● **Given information**

================================

From an optimization exercise on the open Yosys and OpenROAD flow, aimed at small area and a short achievable clock period; shortcuts taken in it are not production practice.
In this exercise RTL edits were held to simulation tests only and were not proved equivalent to the original.
No activity file was given, so power comes from the tool's default toggle rates.

## flow/run.sh

```bash
#!/bin/bash
# synth_recipe.tcl (not shown) runs the flow's synth.tcl, then flattens the netlist and writes it again
# the make line also repeats each setting of config.mk as NAME=value (left out here)
make -C /OpenROAD-flow-scripts/flow DESIGN_CONFIG=/design/flow/config.mk WORK_HOME=/design/flow/orfs CLKGATE_MAP_FILE= SYNTH_SCRIPT=/design/flow/synth_recipe.tcl finish
```

## flow/config.mk

```make
export PLATFORM = sky130hd
export DESIGN_NAME = mem_wb_stage_param
export DESIGN_NICKNAME = mem_wb_stage_param
export VERILOG_FILES = /design/flow/design.v
export SDC_FILE = /design/flow/constraint.sdc
export NUM_CORES = 4
export LEC_CHECK = 0
export CAP_MARGIN = 20
export CORE_MARGIN = 2
export CORE_UTILIZATION = 55
export CTS_CLUSTER_DIAMETER = 80
export CTS_CLUSTER_SIZE = 24
export SETUP_SLACK_MARGIN = 2.7
export SLEW_MARGIN = 20
export SYNTH_HIERARCHICAL = 1
export SYNTH_MINIMUM_KEEP_SIZE = 0
```

## flow/constraint.sdc

```tcl
create_clock -name core_clock -period 5.6 [get_ports {clk}]
set_input_delay 1.1200 -clock core_clock [delete_from_list [all_inputs] [get_ports {clk}]]
set_output_delay 1.1200 -clock core_clock [all_outputs]
set_load 0.01 [all_outputs]
```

================================

● **Task**
Would you show every line in the data above that contains the string "config"?

● **Finished task**
# the make line also repeats each setting of config.mk as NAME=value (left out here)
make -C /OpenROAD-flow-scripts/flow DESIGN_CONFIG=/design/flow/config.mk WORK_HOME=/design/flow/orfs CLKGATE_MAP_FILE= SYNTH_SCRIPT=/design/flow/synth_recipe.tcl finish
## flow/config.mk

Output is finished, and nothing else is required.